* Requirement
Below are lines of data; restate word for word those running from the line containing "final-clk-cell-share = 0.0218" to the line containing "antenna_found_initial = 0", inclusive, and no others.

* Material for this exercise
== Segment start ==

What follows belongs to an exercise in optimizing a design on an open flow for small area; a production flow would make more cautious choices.
No run shown here included a check of the RTL's function; only the layout flow was run.

## flow/design.v (module list and top-level ports; edited modules follow where they fit)
// module fft_mag2_pipe: 915 lines
// module fft_peak_detect: 75 lines
// module fft_peak_cmp: 21 lines
module fft_peak_detect
#(
  parameter int DATA_W = fft_peak_detect_pkg::FPD_DATA_W,
  parameter int FFT_N  = 1024,
  parameter int IDX_W  = fft_peak_detect_pkg::FPD_IDX_W
) (
  input  logic                sys_clk,
  input  logic                sys_rst,
  input  logic [DATA_W-1:0]   s_re,
  input  logic [DATA_W-1:0]   s_im,
  input  logic                s_valid,
  input  logic                s_last,
  output logic                s_ready,
  output logic [IDX_W-1:0]    peak_idx,
  output logic [2*DATA_W-1:0] peak_pow,
  output logic                peak_valid,
  output logic                frame_err,
  output logic                busy
);
  // ...
==> flow/flow/run.sh <==
#!/bin/bash
# Standard synthesis, then a netlist clean-up (flow/faflip.py: full adders
# flipped to cancel inverters, single-load inverters folded into their
# driver), then the standard layout from floorplan on, with plain buf_1
# port buffers.
set -euo pipefail
RES=orfs/results/sky130hd/fft_peak_detect/base
bash standard.sh synth > synth.log 2>&1
cp $RES/1_2_yosys.v yosys_std.v
python3 flow/faflip.py yosys_std.v $RES/1_2_yosys.v > faflip.log 2>&1
rm -f $RES/1_synth.odb
export PRE_GLOBAL_PLACE_TCL="$PWD/flow/ports.tcl"
bash standard.sh > layout.log 2>&1
==> flow/flow/faflip.py <==
#!/usr/bin/env python3
"""Netlist clean-up after synthesis: flips full adders (FA is self-dual,
FA(~a,~b,~c) = ~FA(a,b,c)) to cancel inverters around them, then folds
single-load inverters into the gate that drives them.

usage: faflip.py IN.v OUT.v
"""
import re, sys

PRE = 'sky130_fd_sc_hd__'
src = open(sys.argv[1]).read()

m = re.search(r'^module\s+(\w+)\s*\((.*?)\);', src, re.S | re.M)
ports = set(p.strip() for p in m.group(2).split(','))
inst_re = re.compile(r'^(\s*)(' + PRE + r'\w+)\s+(\S+)\s*\((.*?)\);\n', re.S | re.M)
pin_re = re.compile(r'\.(\w+)\(([^()]*)\)')

cells = {}   # name -> [type, {pin: net}]
order = []
first = None
for mm in inst_re.finditer(src):
    if first is None:
        first = mm.start()
    t, n, body = mm.group(2), mm.group(3), mm.group(4)
    pins = {p: v.strip() for p, v in pin_re.findall(body)}
    cells[n] = [t[len(PRE):], pins]
    order.append(n)
last = list(inst_re.finditer(src))[-1].end()
head, tail = src[:first], src[last:]
assert 'assign' not in tail and 'assign' not in head, 'assign statements not handled'

OUT = {'X', 'Y', 'Q', 'Q_N', 'SUM', 'COUT', 'HI', 'LO'}


def is_port_net(net):
    return net.split('[')[0].strip() in ports


def build():
    drv, loads = {}, {}
    for n, (t, pins) in cells.items():
        for p, v in pins.items():
            if p in OUT:
                drv[v] = (n, p)
            else:
                loads.setdefault(v, []).append((n, p))
    return drv, loads


cnt = [0]
newnets = []


def newnet():
    cnt[0] += 1
    nn = '_ff%d_' % cnt[0]
    newnets.append(nn)
    return nn


def new_inv(a, y):
    cnt[0] += 1
    nm = '_ffi%d_' % cnt[0]
    cells[nm] = ['inv_1', {'A': a, 'Y': y}]
    return nm


def is_inv(n):
    return n in cells and cells[n][0] in ('inv_1', 'clkinv_1')


def cleanup():
    """Remove inverters without loads, and bypass inverter pairs."""
    changed = True
    while changed:
        changed = False
        drv, loads = build()
        for n in list(cells):
            if n not in cells or not is_inv(n):
                continue
            y = cells[n][1]['Y']
            if not loads.get(y) and not is_port_net(y):
                del cells[n]
                changed = True
                continue
            a = cells[n][1]['A']
            d = drv.get(a)
            # inv -> inv: loads of the second may use the first's input.
            if d and is_inv(d[0]) and not is_port_net(y):
                orig = cells[d[0]][1]['A']
                for (ln, lp) in loads.get(y, []):
                    cells[ln][1][lp] = orig
                del cells[n]
                changed = True
                drv, loads = build()


def ninv():
    return sum(1 for n in cells if is_inv(n))


COMP = {'and2_1': 'nand2_1', 'nand2_1': 'and2_1', 'or2_1': 'nor2_1', 'nor2_1': 'or2_1',
        'xor2_1': 'xnor2_1', 'xnor2_1': 'xor2_1', 'and3_1': 'nand3_1', 'nand3_1': 'and3_1',
        'or3_1': 'nor3_1', 'nor3_1': 'or3_1', 'and4_1': 'nand4_1', 'nand4_1': 'and4_1',
        'or4_1': 'nor4_1', 'nor4_1': 'or4_1', 'inv_1': None}


def outpin(t):
    return 'X' if t.startswith(('and', 'or', 'xor', 'buf', 'clkbuf')) else 'Y'


def flip(f):
    drv, loads = build()
    t, pins = cells[f]
    for p in ('A', 'B', 'CIN'):
        v = pins[p]
        d = drv.get(v)
        if d and is_inv(d[0]):
            pins[p] = cells[d[0]][1]['A']
        elif (d and COMP.get(cells[d[0]][0]) and len(loads.get(v, [])) == 1
              and not is_port_net(v)):
            g = cells[d[0]]
            del g[1][outpin(g[0])]
            g[0] = COMP[g[0]]
            g[1][outpin(g[0])] = v
        else:
            # reuse an inverter of this net if there is one
            inv = [ln for (ln, lp) in loads.get(v, []) if is_inv(ln)]
            if inv:
                pins[p] = cells[inv[0]][1]['Y']
            else:
                nn = newnet()
                new_inv(v, nn)
                pins[p] = nn
    for p in ('SUM', 'COUT'):
        o = pins[p]
        on = newnet()
        pins[p] = on
        rest = []
        for (ln, lp) in loads.get(o, []):
            if is_inv(ln) and not is_port_net(cells[ln][1]['Y']):
                y = cells[ln][1]['Y']
                _, l2 = drv, loads
                for (mn, mp) in loads.get(y, []):
                    cells[mn][1][mp] = on
                del cells[ln]
            else:
                rest.append((ln, lp))
        if rest or is_port_net(o):
            new_inv(on, o)


import copy, random


def ha_fix():
    """HA(~x, ~y) = (x ^ y, ~(x | y)): xor2 + nor2, the same area, two inverters gone."""
    n_fixed = 0
    drv, loads = build()
    for n in list(cells):
        if n not in cells or cells[n][0] != 'ha_1':
            continue
        pins = cells[n][1]
        da, db = drv.get(pins['A']), drv.get(pins['B'])
        if not (da and db and is_inv(da[0]) and is_inv(db[0])):
            continue
        x, y = cells[da[0]][1]['A'], cells[db[0]][1]['A']
        del cells[n]
        cnt[0] += 1
        if 'SUM' in pins:
            cells['_ffx%d_' % cnt[0]] = ['xor2_1', {'A': x, 'B': y, 'X': pins['SUM']}]
        if 'COUT' in pins:
            cells['_ffn%d_' % cnt[0]] = ['nor2_1', {'A': x, 'B': y, 'Y': pins['COUT']}]
        n_fixed += 1
        drv, loads = build()
    cleanup()
    return n_fixed


AREA = {}
_cur = None
for _line in open('/OpenROAD-flow-scripts/flow/platforms/sky130hd/lib/sky130_fd_sc_hd__tt_025C_1v80.lib'):
    _m = re.match(r'\s*cell\s*\(\s*"?(\w+)"?\s*\)', _line)
    if _m:
        _cur = _m.group(1)
    _m = re.match(r'\s*area\s*:\s*([\d.]+)', _line)
    if _m and _cur:
        AREA[_cur[len(PRE):]] = float(_m.group(1))
        _cur = None


def cost():
    return sum(AREA[t] for t, _ in cells.values()) - 3.75 * free_invs()


def free_invs():
    """Inverters, not counting those that only feed half adders whose both
    inputs are inverted (ha_fix removes them)."""
    drv, loads = build()
    k = 0
    for n in cells:
        if not is_inv(n):
            continue
        ls = loads.get(cells[n][1]['Y'], [])
        free = bool(ls) and not is_port_net(cells[n][1]['Y'])
        for (ln, lp) in ls:
            if cells[ln][0] != 'ha_1':
                free = False
                break
            other = cells[ln][1]['B' if lp == 'A' else 'A']
            d = drv.get(other)
            if not (d and is_inv(d[0])):
                free = False
                break
        if free:
            k += 1
    return k


# Drop synthesis buffers between cells (placement repairs what needs it).
nbuf = 0
drv, loads = build()
for n in list(cells):
    t, pins = cells[n]
    if not (t.startswith('buf_') or t.startswith('clkbuf_')):
        continue
    a, x = pins['A'], pins['X']
    if is_port_net(x):
        continue
    for (ln, lp) in loads.get(x, []):
        cells[ln][1][lp] = a
    del cells[n]
    nbuf += 1
    drv, loads = build()
print('buffers removed:', nbuf, file=sys.stderr)
cleanup()
base = cost()
print('inverters at start:', ninv(), 'area', base, file=sys.stderr)
random.seed(1)
fas = [n for n in cells if cells[n][0] == 'fa_1']


def components():
    """Two-colour the full adders: an inverter between two adders asks for
    different colours. Returns [(members, colour)] per connected group."""
    drv, loads = build()
    adj = {f: [] for f in fas}
    for f in fas:
        for p in ('A', 'B', 'CIN'):
            v = cells[f][1][p]
            k = 0
            d = drv.get(v)
            while d and is_inv(d[0]):
                k += 1
                d = drv.get(cells[d[0]][1]['A'])
            if d and cells[d[0]][0] == 'fa_1':
                adj[f].append((d[0], k & 1))
                adj[d[0]].append((f, k & 1))
    col, comps = {}, []
    for f in fas:
        if f in col:
            continue
        col[f] = 0
        q, mem = [f], [f]
        while q:
            u = q.pop()
            for (w, par) in adj[u]:
                if w not in col:
                    col[w] = col[u] ^ par
                    q.append(w)
                    mem.append(w)
        comps.append(mem)
    return comps, col


comps, col = components()
print('adder groups:', len(comps), [len(c) for c in comps][:10], file=sys.stderr)
for mem in comps:
    results = []
    for want in (0, 1):
        save = copy.deepcopy(cells)
        for f in mem:
            if col[f] == want:
                flip(f)
                cleanup()
        results.append((cost(), want))
        cells.clear()
        cells.update(save)
    k, want = min(results)
    if k < base:
        for f in mem:
            if col[f] == want:
                flip(f)
                cleanup()
        base = cost()
print('after colouring:', ninv(), base, file=sys.stderr)
best = copy.deepcopy(cells)
best_k = base
for rnd in range(6):
    random.shuffle(fas)
    for f in fas:
        save = copy.deepcopy(cells)
        flip(f)
        cleanup()
        k = cost()
        # accept ties in the first rounds to leave local minima
        if k < base or (k == base and rnd < 3):
            base = k
        else:
            cells.clear()
            cells.update(save)
        if base < best_k:
            best_k = base
            best = copy.deepcopy(cells)
    print('round', rnd, 'inverters', ninv(), 'area', base, file=sys.stderr)
cells.clear()
cells.update(best)
print('inverters after flips:', ninv(), file=sys.stderr)
print('half adders on two inverted inputs rebuilt:', ha_fix(), 'inverters', ninv(), file=sys.stderr)

drv, loads = build()
for n in list(cells):
    t, pins = cells[n]
    if t != 'ha_1':
        continue
    if not loads.get(pins.get('SUM')) and not is_port_net(pins.get('SUM', '')):
        cells[n] = ['and2_1', {'A': pins['A'], 'B': pins['B'], 'X': pins['COUT']}]
    elif not loads.get(pins.get('COUT')) and not is_port_net(pins.get('COUT', '')):
        cells[n] = ['xor2_1', {'A': pins['A'], 'B': pins['B'], 'X': pins['SUM']}]

# Fold a single-load inverter into the simple gate that drives it.
folded = 0
drv, loads = build()
for n in list(cells):
    if n not in cells or not is_inv(n):
        continue
    a = cells[n][1]['A']
    d = drv.get(a)
    if not d or d[0] not in cells or is_port_net(a) or len(loads.get(a, [])) != 1:
        continue
    g = cells[d[0]]
    if g[0] not in COMP or COMP[g[0]] is None:
        continue
    outp = 'Y' if 'Y' in g[1] else 'X'
    newt = COMP[g[0]]
    newout = 'Y' if newt.startswith('n') or newt.startswith('xn') else 'X'
    if newt.startswith('xnor'):
        newout = 'Y'
    if newt.startswith('xor'):
        newout = 'X'
    y = cells[n][1]['Y']
    del g[1][outp]
    g[1][newout] = y
    g[0] = newt
    del cells[n]
    folded += 1
    drv, loads = build()
print('folded into gates:', folded, 'inverters left:', ninv(), file=sys.stderr)

# Write out.
used = set()
for t, pins in cells.values():
    used.update(pins.values())
decl = ''.join('  wire %s;\n' % w for w in newnets if w in used)
body = []
for n in order + [k for k in cells if k not in order]:
    if n not in cells:
        continue
    t, pins = cells[n]
    body.append('  %s%s %s (\n%s\n  );\n' % (PRE, t, n, ',\n'.join('    .%s(%s%s)' % (p, v, ' ' if v.startswith('\\') else '') for p, v in pins.items())))
open(sys.argv[2], 'w').write(head.rstrip(' ') + decl + ''.join(body) + tail)
==> flow/flow/ports.tcl <==
# Port buffers: inputs get sky130_fd_sc_hd__buf_2 (they fan out to many gates),
# outputs the smallest plain buffer.
rename buffer_ports my_orig_buffer_ports
proc buffer_ports {args} {
  my_orig_buffer_ports -inputs -buffer_cell sky130_fd_sc_hd__buf_2
  my_orig_buffer_ports -outputs -buffer_cell sky130_fd_sc_hd__buf_1
}
==> flow/standard.sh <==
#!/bin/bash
# synth_recipe.tcl (not shown) runs the flow's synth.tcl, then flattens the netlist and writes it again
# the make line also repeats each setting of config.mk as NAME=value (left out here)
make -C /OpenROAD-flow-scripts/flow DESIGN_CONFIG=/design/flow/config.mk WORK_HOME=/design/flow/orfs CLKGATE_MAP_FILE= SYNTH_SCRIPT=/design/flow/synth_recipe.tcl "${@:-finish}"
==> flow/config.mk <==
export PLATFORM = sky130hd
export DESIGN_NAME = fft_peak_detect
export DESIGN_NICKNAME = fft_peak_detect
export VERILOG_FILES = /design/flow/design.v
export SDC_FILE = /design/flow/constraint.sdc
export NUM_CORES = 4
export LEC_CHECK = 0
export CAP_MARGIN = 0
export CORE_MARGIN = 2
export CORE_UTILIZATION = 80
export CTS_BUF_LIST = sky130_fd_sc_hd__clkbuf_8
export SLEW_MARGIN = 0
==> flow/constraint.sdc <==
create_clock -name core_clock -period 10.0 [get_ports {sys_clk}]
set_input_delay 2.0000 -clock core_clock [delete_from_list [all_inputs] [get_ports {sys_clk}]]
set_output_delay 2.0000 -clock core_clock [all_outputs]
set_load 0.01 [all_outputs]
==> impl_metrics.ini, run 1 <==
[clocking]
clkTransAtPathRegs_ns = 0.10
clkSinkCount = 97
cts-resized-gates = 0

[setup_path]
reg2reg_slack_ns = 6.60
end_kind = register
crit_path_end = run_idx_q[5]
cp.depth = 24

[finish]
bufAreaShareNonClock = 0.0488
final_nets = 1399
final_common_cell = fa_1
utilization = 0.910
area_growth_pct = 10.2
final-clk-cell-share = 0.0218
reg.largest.list = peak_pow_q x32, run_pow_q x32
final_cell_mix = fa_1, nand2_1, inv_1, dfrtp_1, and2_1
nNonClkBuffers = 112

[detailed_routing]
drtIter0Drc = 1071
wl_met2_um = 15500
viasPerCell = 6.76

[worst_hold_path]
worstHoldPathCells = 1

[global_route]
grt_usage = 0.465
grt_use_met1 = 0.568
antenna_found_initial = 0
grt_max_degree = 55

[sta]
fin_crit_sh = 0.971

[synth]
netlist_instances = 1000

[floorplanning]
rows = 42

[outcome]
status = finished clean

[flow_run]
cap_violations = 0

== Segment end ==

* Answer space
final-clk-cell-share = 0.0218
reg.largest.list = peak_pow_q x32, run_pow_q x32
final_cell_mix = fa_1, nand2_1, inv_1, dfrtp_1, and2_1
nNonClkBuffers = 112

[detailed_routing]
drtIter0Drc = 1071
wl_met2_um = 15500
viasPerCell = 6.76

[worst_hold_path]
worstHoldPathCells = 1

[global_route]
grt_usage = 0.465
grt_use_met1 = 0.568
antenna_found_initial = 0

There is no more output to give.